- Directed by: Andrew Gilbert
- Written by: Andrew Gilbert; Julian Hundy;
- Produced by: Andrew Gilbert; Julian Hundy; Jamie Meekins;
- Starring: David Wayman; Simon Nader; Luke Hobson; Andrew Lloyd;
- Production company: Hundy Gilbert Media
- Distributed by: Media Sales UK
- Release date: 15 October 2013;
- Running time: 115 minutes
- Country: United Kingdom
- Language: English
- Budget: £15,000

= The Dead Inside (2013 film) =

The Dead Inside (also known internationally as Infected) is a 2013 British independent horror film directed by Andrew Gilbert.
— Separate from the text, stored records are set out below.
File: src/hw/rtl/rgb2hsv_pkg.sv
// ----------------------------------------------------------------------------
// rgb2hsv_pkg: shared types and helpers for the RGB to HSV converter
// Channel widths, pipeline depth, hue sector codes, stage records and the
// restoring-division step used by the divider pipeline.
// ----------------------------------------------------------------------------
package rgb2hsv_pkg;

   localparam int ChanWidth   = 8;
   localparam int HueWidth    = 9;
   // one quotient bit per stage; both quotients are below 2**ChanWidth
   localparam int NumDivSteps = ChanWidth;
   // prep stage, numerator stage, divide steps, output register
   localparam int NumStages   = NumDivSteps + 3;
   localparam int LastStage   = NumStages - 1;

   localparam logic [HueWidth-1:0] HueOffsetRed   = 9'd0;
   localparam logic [HueWidth-1:0] HueOffsetGreen = 9'd120;
   localparam logic [HueWidth-1:0] HueOffsetBlue  = 9'd240;
   localparam logic [HueWidth-1:0] HueTurn        = 9'd360;

   typedef enum logic [1:0] {
      SectorRed,
      SectorGreen,
      SectorBlue
   } sector_type;

   // after max/min and sector selection
   typedef struct packed {
      logic [ChanWidth-1:0] maxv;
      logic [ChanWidth-1:0] minv;
      sector_type           sector;
      logic                 neg;
      logic [ChanWidth-1:0] mag;
   } prep_type;

   // one record per division stage; numerators shift out msb first
   typedef struct packed {
      logic [ChanWidth-1:0] maxv;
      logic [ChanWidth-1:0] delta;
      logic                 grey;
      sector_type           sector;
      logic                 neg;
      logic [ChanWidth-1:0] sat_rem;
      logic [ChanWidth-1:0] sat_num;
      logic [ChanWidth-1:0] sat_quo;
      logic [ChanWidth-1:0] hue_rem;
      logic [ChanWidth-1:0] hue_num;
      logic [ChanWidth-1:0] hue_quo;
   } div_type;

   // restoring step: returns {quotient bit, new remainder}
   function automatic logic [ChanWidth:0] div_step(
      input logic [ChanWidth-1:0] rem,
      input logic                 num_bit,
      input logic [ChanWidth-1:0] divisor
   );
      logic [ChanWidth:0] trial;
      logic [ChanWidth:0] diff;
      trial = {rem, num_bit};
      diff  = trial - {1'b0, divisor};
      if (trial >= {1'b0, divisor}) begin
         div_step = {1'b1, diff[ChanWidth-1:0]};
      end else begin
         div_step = {1'b0, trial[ChanWidth-1:0]};
      end
   endfunction

endpackage
===== src/rtl/pls_pkg.sv =====
// ----------------------------------------------------------------------------
// pls_pkg
// Shared types and constants of the polyline length splitter.
// ----------------------------------------------------------------------------
package pls_pkg;

   // width of the split length register
   localparam int LIM_BITS = 32;
   // bits of j * split_length for up to 31 cuts
   localparam int JLIM_BITS = 37;

   typedef enum logic [2:0] {
      K_FIRST = 3'b001,
      K_PASS  = 3'b010,
      K_EDGE  = 3'b100
   } pls_kind_type;

   typedef struct packed {
      pls_kind_type kind;
      logic         fin;
   } pls_cmd_type;

endpackage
It was written and produced by Gilbert in collaboration with Julian Hundy. It was Hundy Gilbert Media's first feature film. In the film, a phenomenon of unidentified origin has caused the reanimation of the dead, who prey on human flesh, which subsequently causes mass hysteria. The large ensemble cast features David Wayman, Simon Nader, and Luke Hobson as survivors of the outbreak who barricade themselves inside a village high school.

== Plot ==

After an unexplained virus causes the reanimation of the dead, a group of civilian and British Army survivors barricade themselves inside a village high school.

== Cast ==
- David Wayman as PTE Paul Bradburn
- Simon Nader as Wayne Andrews
- Luke Hobson as Adam

== Production ==
The Dead Inside was filmed over approximately four months, from late 2010 to early 2011, in the English counties of Bedfordshire and Buckinghamshire. Its primary filming location was Holywell Middle School, Cranfield. The film was made on a budget estimated at £15,000.

== Release ==
The film was released on 15 October 2013 in the UK, and RLJ Entertainment released it in the U.S. on 1 June 2015.

== Reception ==
Matt Boiselle of Dread Central rated it 2/5 stars and called it a "cookie-cutter retread" despite "glimpses of brilliance". Mark L. Miller of Ain't It Cool News described it as "an overlong and overwrought telling of your basic zombie outbreak scenario". Influx Magazine rated it C− and wrote that the film, while a labor of love, suffers from its low budget. Todd Martin of HorrorNews.Net called it "painfully unoriginal", though he complimented Nader's acting.